Fanatics Slashes Stake in Novogratz-Backed NFT Firm

Fanatics Inc. has sold most of its stake in the digital-collectibles company Candy Digital amid turbulent times for nonfungible tokens.

(Bloomberg) — Fanatics Inc. has sold most of its stake in the digital-collectibles company Candy Digital amid turbulent times for nonfungible tokens.

The sports merchandiser was once Candy Digital’s largest holder but has now sold most, but not all, of its stake to a group that included existing investor Mike Novogratz’s Galaxy Digital Holdings Ltd., and ConsenSys, which was started by Ethereum co-founder Joseph Lubin. The announcement from Candy Digital didn’t disclose terms.

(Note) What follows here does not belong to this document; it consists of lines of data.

This design comes from an exercise in tuning for small area, a short achievable clock period and few clock cycles per item on the open sky130 flow, not from production work.
Where RTL was checked, it was by simulation tests only, not by an equivalence proof against the original.

main:
## uniform_range_random_unit
module uniform_range_random_unit (
  input  logic                          clk,
  input  logic                          rst,
  input  logic                          seed_write,
  input  logic [urr_pkg::STATE_W-1:0]   seed_data,
  input  logic                          in_valid,
  output logic                          in_stall,
  input  logic [urr_pkg::DATA_W-1:0]    range_low,
  input  logic [urr_pkg::DATA_W-1:0]    range_high,
  output logic                          out_valid,
  input  logic                          out_stall,
  output logic [urr_pkg::DATA_W-1:0]    value,
  output logic                          range_error
);
Size in the first run: ~150 I/O pins, about 32,000 um2 of cells after synthesis.
export LEC_CHECK = 0
export CAP_MARGIN = 20
export CORE_MARGIN = 2
export CORE_UTILIZATION = 40
export SLEW_MARGIN = 20
create_clock -name core_clock -period 11.0 [get_ports {clk}]
run.sh (not shown) runs the stock make flow with config.mk's settings and CLKGATE_MAP_FILE= SYNTH_SCRIPT=/design/flow/synth_recipe.tcl, a recipe that flattens the netlist after the stock synthesis.
Testbench counts of main, summed over its fixed seeds: cycles 31,111, items 3,200.
The inputs of the feature branch differ from those of main as listed below.
diff --git a/flow/design.v b/flow/design.v
--- a/flow/design.v
+++ b/flow/design.v
@@ -16,7 +16,7 @@
   localparam int DIGP_W   = MULT_W + DIG_W;     
   localparam int SUM_W    = ACC_W + STEP_W;     
   localparam int SHIFT_W  = $clog2(DATA_W);
-  localparam int NARROW_W = 9;
+  localparam int NARROW_W = 8;
   localparam int NSTEPS   = 1;    
 endpackage
 `timescale 1ns / 1ps
Results
The feature branch vs main: setup slack down in the feature branch. Changes observed in the feature branch relative to main: total length of routed wires went down by 3.2%, cell area moved down, met3 track utilization from global routing went down by 1.1 points. Comparing number of fill cells for main and the feature branch, the smaller number came from the feature branch. Across both runs, fmax was lower for the feature branch than for main. Compared with main, the detailed router inserted fewer vias in the feature branch. Re net count reported at finish: main was higher than the feature branch. ~same worst hold slack in main and the feature branch. Comparing the feature branch with main, the share of synthesized cell area in and, or, nand and nor gates came out essentially unchanged. As far as relative area of clock buffers and inverters in the final design is concerned, main and the feature branch perform about the same.
For the feature branch, only the layout was checked, not whether the RTL still works.


The RTL this note starts from:
==> flow/design.v <==
`timescale 1ns / 1ps
package urr_pkg;
  localparam int STATE_W = 48;
  localparam int DATA_W  = 32;
  localparam int DRAW_W  = 31;
  localparam int DRAW_LSB = STATE_W - DRAW_W;
  localparam int MULT_W = 35;
  localparam logic [MULT_W-1:0]  LCG_MULT = 35'h5DEECE66D;
  localparam logic [STATE_W-1:0] LCG_INC  = 48'hB;
  localparam int DIG_W    = 4;                  
  localparam int DIGS     = 2;                  
  localparam int STEP_W   = DIG_W * DIGS;       
  localparam int STEPS    = STATE_W / STEP_W;   
  localparam int STEP_CNT_W = $clog2(STEPS);
  localparam int ACC_W    = MULT_W;             
  localparam int DIGP_W   = MULT_W + DIG_W;     
  localparam int SUM_W    = ACC_W + STEP_W;     
  localparam int SHIFT_W  = $clog2(DATA_W);
  localparam int NARROW_W = 9;
endpackage
`timescale 1ns / 1ps
module uniform_range_random_unit (
  input  logic                          clk,
  input  logic                          rst,
  input  logic                          seed_write,
  input  logic [urr_pkg::STATE_W-1:0]   seed_data,
  input  logic                          in_valid,
  output logic                          in_stall,
  input  logic [urr_pkg::DATA_W-1:0]    range_low,
  input  logic [urr_pkg::DATA_W-1:0]    range_high,
  output logic                          out_valid,
  input  logic                          out_stall,
  output logic [urr_pkg::DATA_W-1:0]    value,
  output logic                          range_error
);
  typedef enum logic [3:0] {
    S_IDLE,    
    S_PREP,    
    S_CHECK,   
    S_DIV,     
    S_NDIV,    
    S_TDIV,    
    S_TCMP,    
    S_DONE     
  } state_t;
  state_t                              state;
  logic [urr_pkg::DATA_W-1:0]          lo;
  logic [urr_pkg::DATA_W-1:0]          m;       
  logic                                err;
  logic [urr_pkg::DATA_W-1:0]          r;       
  logic [urr_pkg::DATA_W-1:0]          nb;      
  logic [urr_pkg::SHIFT_W-1:0]         k;       
  logic                                tval;    
  logic [urr_pkg::STATE_W-1:0]         x;       
  logic [urr_pkg::ACC_W-1:0]           acc;
  logic [urr_pkg::STEP_CNT_W-1:0]      lcnt;
  logic                                xrdy;
  function automatic logic [urr_pkg::DIGP_W-1:0] mul_dig(input logic [urr_pkg::DIG_W-1:0] dg);
    mul_dig = '0;
    for (int i = 1; i < (1 << urr_pkg::DIG_W); i++) begin
      mul_dig = mul_dig | ({urr_pkg::DIGP_W{dg == urr_pkg::DIG_W'(i)}} &
                           (urr_pkg::DIGP_W'(urr_pkg::LCG_MULT) * urr_pkg::DIGP_W'(i)));
    end
  endfunction
  logic [urr_pkg::ACC_W-1:0]  acc_c;
  logic                       lci;
  logic [urr_pkg::SUM_W-1:0]  pp [urr_pkg::DIGS];          
  logic [urr_pkg::SUM_W-1:0]  cs_s [urr_pkg::DIGS+1];       
  logic [urr_pkg::SUM_W-1:0]  cs_c [urr_pkg::DIGS+1];
  logic [urr_pkg::STEP_W:0]   lres;                         
  assign cs_s[0] = urr_pkg::SUM_W'(acc);
  assign cs_c[0] = urr_pkg::SUM_W'(acc_c);
  for (genvar i = 0; i < urr_pkg::DIGS; i++) begin : g_csa
    assign pp[i]     = urr_pkg::SUM_W'(mul_dig(x[i*urr_pkg::DIG_W +: urr_pkg::DIG_W])) << (i*urr_pkg::DIG_W);
    assign cs_s[i+1] = cs_s[i] ^ cs_c[i] ^ pp[i];
    assign cs_c[i+1] = ((cs_s[i] & cs_c[i]) | (cs_s[i] & pp[i]) | (cs_c[i] & pp[i])) << 1;
  end
  assign lres = (urr_pkg::STEP_W+1)'(cs_s[urr_pkg::DIGS][urr_pkg::STEP_W-1:0]) +
                (urr_pkg::STEP_W+1)'(cs_c[urr_pkg::DIGS][urr_pkg::STEP_W-1:0]) +
                (urr_pkg::STEP_W+1)'(lci);
  logic [urr_pkg::DRAW_W-1:0] d;
  assign d = x[urr_pkg::STATE_W-1:urr_pkg::DRAW_LSB];
  logic                       pow2;
  logic [urr_pkg::SHIFT_W-1:0] lz;
  logic                       ge;        
  logic [urr_pkg::DATA_W-1:0] bt;        
  always_comb begin
    pow2 = (((m >> 1) & ~m) == '0);
    lz   = '0;
    for (int i = 0; i < urr_pkg::DATA_W; i++) begin
      if (m[i]) lz = urr_pkg::SHIFT_W'(urr_pkg::DATA_W - 1 - i);
    end
    ge = ({1'b0, d} > m);
    bt = (~m) << lz;
  end
  localparam int NW2 = urr_pkg::NARROW_W + 2;
  logic                           narrow;
  logic [urr_pkg::NARROW_W+1:0]   m3;        
  logic [urr_pkg::NARROW_W-1:0]   nrem [3];
  assign narrow = (m[urr_pkg::DATA_W-1:urr_pkg::NARROW_W] == '0);
  assign nrem[0] = nb[urr_pkg::NARROW_W-1:0];
  for (genvar j = 0; j < 2; j++) begin : g_nstep
    logic [urr_pkg::NARROW_W+1:0] t;
    logic [urr_pkg::NARROW_W+2:0] d1, d2, d3;
    assign t  = {nrem[j], r[urr_pkg::DATA_W-1-2*j -: 2]};
    assign d1 = {1'b0, t} + {1'b0, ~m[NW2-1:0]};
    assign d2 = {1'b0, t} + {1'b0, ~{m[urr_pkg::NARROW_W:0], 1'b1}};
    assign d3 = {1'b0, t} + {1'b0, ~m3};
    always_comb begin
      if (d3[urr_pkg::NARROW_W+2])      nrem[j+1] = d3[urr_pkg::NARROW_W-1:0];
      else if (d2[urr_pkg::NARROW_W+2]) nrem[j+1] = d2[urr_pkg::NARROW_W-1:0];
      else if (d1[urr_pkg::NARROW_W+2]) nrem[j+1] = d1[urr_pkg::NARROW_W-1:0];
      else                              nrem[j+1] = t[urr_pkg::NARROW_W-1:0];
    end
  end
  logic                       cin;
  logic [urr_pkg::DATA_W:0]   sum;
  logic                       cout;
  assign cin  = (state == S_PREP);
  assign sum  = {1'b0, r} + {1'b0, nb} + (urr_pkg::DATA_W+1)'(cin);
  assign cout = sum[urr_pkg::DATA_W];
  assign in_stall = !((state == S_IDLE) || ((state == S_DONE) && !out_valid));
  always_ff @(posedge clk) begin
    if (!in_stall) begin
      lo <= range_low;
    end
    if (rst) begin
      state     <= S_IDLE;
      x         <= urr_pkg::LCG_INC;    
      xrdy      <= 1'b1;
      out_valid <= 1'b0;
    end else begin
      if (out_valid && !out_stall) begin
        out_valid <= 1'b0;
      end
      if (!xrdy) begin
        x     <= {lres[urr_pkg::STEP_W-1:0], x[urr_pkg::STATE_W-1:urr_pkg::STEP_W]};
        acc   <= urr_pkg::ACC_W'(cs_s[urr_pkg::DIGS] >> urr_pkg::STEP_W);
        acc_c <= urr_pkg::ACC_W'(cs_c[urr_pkg::DIGS] >> urr_pkg::STEP_W);
        lci   <= lres[urr_pkg::STEP_W];
        lcnt <= lcnt + 1'b1;
        if (lcnt == urr_pkg::STEP_CNT_W'(urr_pkg::STEPS-1)) xrdy <= 1'b1;
      end
      case (state)
        S_PREP: begin
          m     <= sum[urr_pkg::DATA_W-1:0];
          err   <= !cout;
          tval  <= 1'b0;
          state <= cout ? S_CHECK : S_DONE;
        end
        S_CHECK: begin
          m3 <= NW2'(m) + NW2'({m, 1'b0}) + NW2'(2);
          if (xrdy) begin
            if (pow2) begin
              r     <= {1'b0, d} & m;
              nb    <= lo;
              state <= S_DONE;
            end else if (ge && narrow) begin
              r     <= {1'b0, d};
              nb    <= '0;
              k     <= urr_pkg::SHIFT_W'(urr_pkg::DATA_W/4 - 1);
              state <= S_NDIV;
            end else if (ge) begin
              r     <= {1'b0, d};
              nb    <= {1'b1, bt[urr_pkg::DATA_W-1:1]};
              k     <= lz - 1'b1;
              state <= S_DIV;
            end else if (tval) begin
              nb    <= ~{1'b0, d};
              state <= S_TCMP;
            end else begin
              r     <= ~m;
              nb    <= bt;
              k     <= lz;
              state <= S_TDIV;
            end
            if (pow2 || ge) begin
              xrdy <= 1'b0;
              acc  <= urr_pkg::ACC_W'(urr_pkg::LCG_INC);
              acc_c <= '0;
              lci  <= 1'b0;
              lcnt <= '0;
            end
          end
        end
        S_TDIV, S_DIV: begin
          if (cout) r <= sum[urr_pkg::DATA_W-1:0];
          nb <= {1'b1, nb[urr_pkg::DATA_W-1:1]};
          k  <= k - 1'b1;
          if (k == '0) begin
            if (state == S_TDIV) begin
              nb    <= ~{1'b0, d};
              tval  <= 1'b1;
              state <= S_TCMP;
            end else begin
              nb    <= lo;
              state <= S_DONE;
            end
          end
        end
        S_NDIV: begin
          r  <= r << 4;
          nb <= urr_pkg::DATA_W'(nrem[2]);
          k  <= k - 1'b1;
          if (k == '0) begin
            r     <= urr_pkg::DATA_W'(nrem[2]);
            nb    <= lo;
            state <= S_DONE;
          end
        end
        S_TCMP: begin
          if (!cout) begin
            r     <= {1'b0, d};
            nb    <= lo;
            state <= S_DONE;
          end else begin
            state <= S_CHECK;
          end
          xrdy <= 1'b0;
          acc  <= urr_pkg::ACC_W'(urr_pkg::LCG_INC);
              acc_c <= '0;
              lci  <= 1'b0;
          lcnt <= '0;
        end
        default: ;
      endcase
      if ((state == S_DONE) && !out_valid) begin
        value       <= err ? '0 : sum[urr_pkg::DATA_W-1:0];
        range_error <= err;
        out_valid   <= 1'b1;
        state       <= S_IDLE;
      end
      if (!in_stall) begin
        r  <= range_high;
        nb <= ~range_low;
        if (seed_write) begin
          x    <= seed_data;
          xrdy <= 1'b0;
          acc  <= urr_pkg::ACC_W'(urr_pkg::LCG_INC);
              acc_c <= '0;
              lci  <= 1'b0;
          lcnt <= '0;
        end
        if (in_valid) begin
          state <= S_PREP;
        end
      end
    end
  end
endmodule
clock: 11.0 ns
lec_check: 0
cap_margin: 20
core_margin: 2
core_utilization: 40
slew_margin: 20
Testbench counts at the start, summed over its fixed seeds: cycles 34,078, items 3,200.
Next try:
--- a/flow/design.v
+++ b/flow/design.v
@@ -15,9 +15,8 @@
   localparam int ACC_W    = MULT_W;             
   localparam int DIGP_W   = MULT_W + DIG_W;     
   localparam int SUM_W    = ACC_W + STEP_W;     
   localparam int SHIFT_W  = $clog2(DATA_W);
-  localparam int NARROW_W = 9;
 endpackage
 `timescale 1ns / 1ps
 module uniform_range_random_unit (
   input  logic                          clk,
@@ -32,14 +31,13 @@
   input  logic                          out_stall,
   output logic [urr_pkg::DATA_W-1:0]    value,
   output logic                          range_error
 );
-  typedef enum logic [3:0] {
+  typedef enum logic [2:0] {
     S_IDLE,    
     S_PREP,    
     S_CHECK,   
     S_DIV,     
-    S_NDIV,    
     S_TDIV,    
     S_TCMP,    
     S_DONE     
   } state_t;
@@ -92,28 +90,8 @@
     end
     ge = ({1'b0, d} > m);
     bt = (~m) << lz;
   end
-  localparam int NW2 = urr_pkg::NARROW_W + 2;
-  logic                           narrow;
-  logic [urr_pkg::NARROW_W+1:0]   m3;        
-  logic [urr_pkg::NARROW_W-1:0]   nrem [3];
-  assign narrow = (m[urr_pkg::DATA_W-1:urr_pkg::NARROW_W] == '0);
-  assign nrem[0] = nb[urr_pkg::NARROW_W-1:0];
-  for (genvar j = 0; j < 2; j++) begin : g_nstep
-    logic [urr_pkg::NARROW_W+1:0] t;
-    logic [urr_pkg::NARROW_W+2:0] d1, d2, d3;
-    assign t  = {nrem[j], r[urr_pkg::DATA_W-1-2*j -: 2]};
-    assign d1 = {1'b0, t} + {1'b0, ~m[NW2-1:0]};
-    assign d2 = {1'b0, t} + {1'b0, ~{m[urr_pkg::NARROW_W:0], 1'b1}};
-    assign d3 = {1'b0, t} + {1'b0, ~m3};
-    always_comb begin
-      if (d3[urr_pkg::NARROW_W+2])      nrem[j+1] = d3[urr_pkg::NARROW_W-1:0];
-      else if (d2[urr_pkg::NARROW_W+2]) nrem[j+1] = d2[urr_pkg::NARROW_W-1:0];
-      else if (d1[urr_pkg::NARROW_W+2]) nrem[j+1] = d1[urr_pkg::NARROW_W-1:0];
-      else                              nrem[j+1] = t[urr_pkg::NARROW_W-1:0];
-    end
-  end
   logic                       cin;
   logic [urr_pkg::DATA_W:0]   sum;
   logic                       cout;
   assign cin  = (state == S_PREP);
@@ -148,19 +126,13 @@
           tval  <= 1'b0;
           state <= cout ? S_CHECK : S_DONE;
         end
         S_CHECK: begin
-          m3 <= NW2'(m) + NW2'({m, 1'b0}) + NW2'(2);
           if (xrdy) begin
             if (pow2) begin
               r     <= {1'b0, d} & m;
               nb    <= lo;
               state <= S_DONE;
-            end else if (ge && narrow) begin
-              r     <= {1'b0, d};
-              nb    <= '0;
-              k     <= urr_pkg::SHIFT_W'(urr_pkg::DATA_W/4 - 1);
-              state <= S_NDIV;
             end else if (ge) begin
               r     <= {1'b0, d};
               nb    <= {1'b1, bt[urr_pkg::DATA_W-1:1]};
               k     <= lz - 1'b1;
@@ -197,18 +169,8 @@
               state <= S_DONE;
             end
           end
         end
-        S_NDIV: begin
-          r  <= r << 4;
-          nb <= urr_pkg::DATA_W'(nrem[2]);
-          k  <= k - 1'b1;
-          if (k == '0) begin
-            r     <= urr_pkg::DATA_W'(nrem[2]);
-            nb    <= lo;
-            state <= S_DONE;
-          end
-        end
         S_TCMP: begin
           if (!cout) begin
             r     <= {1'b0, d};
             nb    <= lo;
=> The changed run passed the timing, DRC and antenna checks; final area went down by 16%; sequential cell count goes down by 12; non-clock buffer count went down by 15; worst setup slack improved by 1500 ps; via count came out lower by 20%; global-route usage falls by 1.6 points; hold slack degrades by 5.7 ps; maximum frequency came out higher by 27%; core utilization climbs by 0.83 points; synthesized cell count goes down by 19%; count of clock-buffer cells in the layout does not change; cell count drops by 17%.
For the second run of this note, only the layout was checked, not whether the RTL still works.

## static timing again, ports no longer ideal
The flow's constraints put no driver on any port. The routed layouts listed below were extracted and timed again, unchanged, in two steps.
Step 1 (the two cells are an assumption about what drives the block):
set clk [get_ports {clk}]
set_driving_cell -lib_cell sky130_fd_sc_hd__clkbuf_16 $clk
set_driving_cell -lib_cell sky130_fd_sc_hd__buf_2 [delete_from_list [all_inputs] $clk]
Step 2 moves the port delays by t, midway between the first and last clock arrival at a register: inputs arrive t later, outputs are due t later. That takes back most of the time a late clock gives input paths.
a / b / c = ideal ports / drivers / drivers and shift; a / b = the first two.
| run | t (ns) | setup slack, ns | worst setup path at the end | worst data-port slew with drivers (ns) |
|---|---|---|---|---|
| main | 0.664 | 6.544 / 6.544 / 6.544 | register to register | 0.10 |
| the feature branch | 0.675 | 5.822 / 5.822 / 5.822 | register to register | 0.08 |
| the first run of note 2 | 0.642 | 4.116 / 4.116 / 4.116 | register to register | 0.09 |
| the second run of note 2 | 0.625 | 5.592 / 5.592 / 5.592 | register to register | 0.10 |
After both steps setup and hold are still met in every run listed.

Fanatics’ Chief Executive Officer Michael Rubin cited the “imploding NFT market” in an email to employees as part of the reason for the move, Sportico reported. Fanatics didn’t respond to a request from Bloomberg News for comment.

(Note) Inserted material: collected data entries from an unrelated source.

From an optimization exercise on the open Yosys and OpenROAD flow, aimed at small area, a short achievable clock period and few clock cycles per item; shortcuts taken in it are not production practice.
The RTL was checked by simulation tests, not by an equivalence proof against the original design.
Power is estimated from default activity; no workload was simulated.

==> flow/design.v (excerpt) <==
module noise_estimation_top (
	input  logic        clk,
	input  logic        rst_n,
	input  logic        start_of_frame,
	input  logic [2:0]  blocks_log2,
	input  logic        sample_valid,
	input  logic [7:0]  sample_data,
	output logic        sample_ready,
	output logic        block_stat_valid,
	output logic [27:0] block_stat,    
	output logic        noise_valid,
	output logic [20:0] noise_result   
);
	assign sample_ready = 1'b1;
	logic       v0;       
	logic [7:0] x0;       
	always_ff @(posedge clk or negedge rst_n) begin
		if (!rst_n) v0 <= 1'b0;
		else        v0 <= sample_valid;
	end
	always_ff @(posedge clk)
		x0 <= sample_valid ? sample_data : 8'd0;
	logic [5:0]  cnt;       
	logic        sof_q;     
	logic        blk_last;  
	logic        clr;
	logic [13:0] s_acc;     
	logic [13:0] s_next;
	logic [19:0] qs, qc;    
	logic [19:0] qs_g, qc_g;
	logic [19:0] qs_n, qc_n;
	assign blk_last = v0 && (&cnt);
	assign clr      = blk_last || sof_q;
	always_ff @(posedge clk or negedge rst_n) begin
		if (!rst_n) begin
			cnt   <= '0;
			sof_q <= 1'b0;
		end else begin
			sof_q <= start_of_frame;
			if (v0) cnt <= cnt + 1'b1;
		end
	end
	assign qs_g   = qs;
	assign qc_g   = qc;
	logic [13:0] sap, sag;
	assign sap = s_acc ^ {6'd0, x0};
	assign sag = s_acc & {6'd0, x0};
	logic sa1g, sa1p;
	assign sa1g = sag[1] | (sap[1] & sag[0]);
	assign sa1p = sap[1] & sap[0];
	logic sa2g, sa2p;
	assign sa2g = sag[3] | (sap[3] & sag[2]);
	assign sa2p = sap[3] & sap[2];
	logic sa3g, sa3p;
	assign sa3g = sag[5] | (sap[5] & sag[4]);
	assign sa3p = sap[5] & sap[4];
	logic sa4g, sa4p;
	assign sa4g = sag[7] | (sap[7] & sag[6]);
	assign sa4p = sap[7] & sap[6];
	logic sa5g, sa5p;
	assign sa5g = sag[9] | (sap[9] & sag[8]);
	assign sa5p = sap[9] & sap[8];
	logic sa6g, sa6p;
	assign sa6g = sag[11] | (sap[11] & sag[10]);
	assign sa6p = sap[11] & sap[10];
	logic sa7g, sa7p;
	assign sa7g = sag[13] | (sap[13] & sag[12]);
	assign sa7p = sap[13] & sap[12];
	logic sa8g, sa8p;
	assign sa8g = sa2g | (sa2p & sa1g);
	assign sa8p = sa2p & sa1p;
	logic sa9g, sa9p;
	assign sa9g = sa4g | (sa4p & sa3g);
  ...
Size: roughly 610 cells after synthesis, about 170 flip-flops, roughly 67 I/O pins.
export LEC_CHECK = 0
export CAP_MARGIN = 20
export CORE_MARGIN = 2
export CORE_UTILIZATION = 60
export CTS_BUF_LIST = sky130_fd_sc_hd__clkbuf_4 sky130_fd_sc_hd__clkbuf_8
export SLEW_MARGIN = 20
create_clock -name core_clock -period 8.0 [get_ports {clk}]
standard.sh (not shown) runs the stock make flow with config.mk's settings and CLKGATE_MAP_FILE= SYNTH_SCRIPT=/design/flow/synth_recipe.tcl, a recipe that flattens the netlist after the stock synthesis.
==> flow/flow/run.sh <==
#!/bin/bash
# The standard layout (standard.sh: the ORFS flow and synthesis, unchanged) with three
# settings the flow's own config cannot express:
#  - ports buffered with a plain buffer instead of the slow delay cell buffer_ports picks;
#  - clock tree built without dummy loads, from a strong root buffer;
set -euo pipefail
export BUFFER_PORTS_ARGS="-buffer_cell sky130_fd_sc_hd__buf_1"
export CTS_ARGS="-sink_clustering_enable -repair_clock_nets -dont_use_dummy_load -root_buf sky130_fd_sc_hd__clkbuf_16 -buf_list {sky130_fd_sc_hd__clkbuf_8}"
export SETUP_SLACK_MARGIN=5.3
bash standard.sh > standard.log 2>&1
The first run completed without violations.
Testbench counts at the start, summed over its fixed seeds: cycles 38,461, samples 36,864.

In 2021, Candy Digital was valued at $1.5 billion after raising $100 million in a financing led by private-equity firm Insight Partners and SoftBank Vision Fund 2, with investors including former professional football player Peyton Manning. The market for NFTs has since plunged, with November sales off 89% from January’s record high of more than $4.9 billion globally, according to blockchain data tracker CryptoSlam.

“A key component of the transaction is aligning ourselves with investors who see the opportunity the same way, and see the opportunity in the current down market to focus on building for the future,” Candy Digital CEO Scott Lawin said in an interview. He declined to elaborate on exact terms or stakes in the deal.

Candy plans to work with ConsenSys Mesh to accelerate its capabilities in areas like payments and custody, according to the release.

Candy Digital’s partners include Getty Images Holdings Inc., Netflix Inc., World Wrestling Entertainment Inc. and Major League Baseball. It also has a Candy Sweet Futures NFT series, the first NFT series that markets college athletes. 

The partnerships are still intact and are independent of Candy’s ownership structure, Lawin said in the interview. Despite recent volatility in the space there has actually been more interest in Web3 — an iteration of the web with fewer intermediaries and more direct interaction between users and content providers — he said.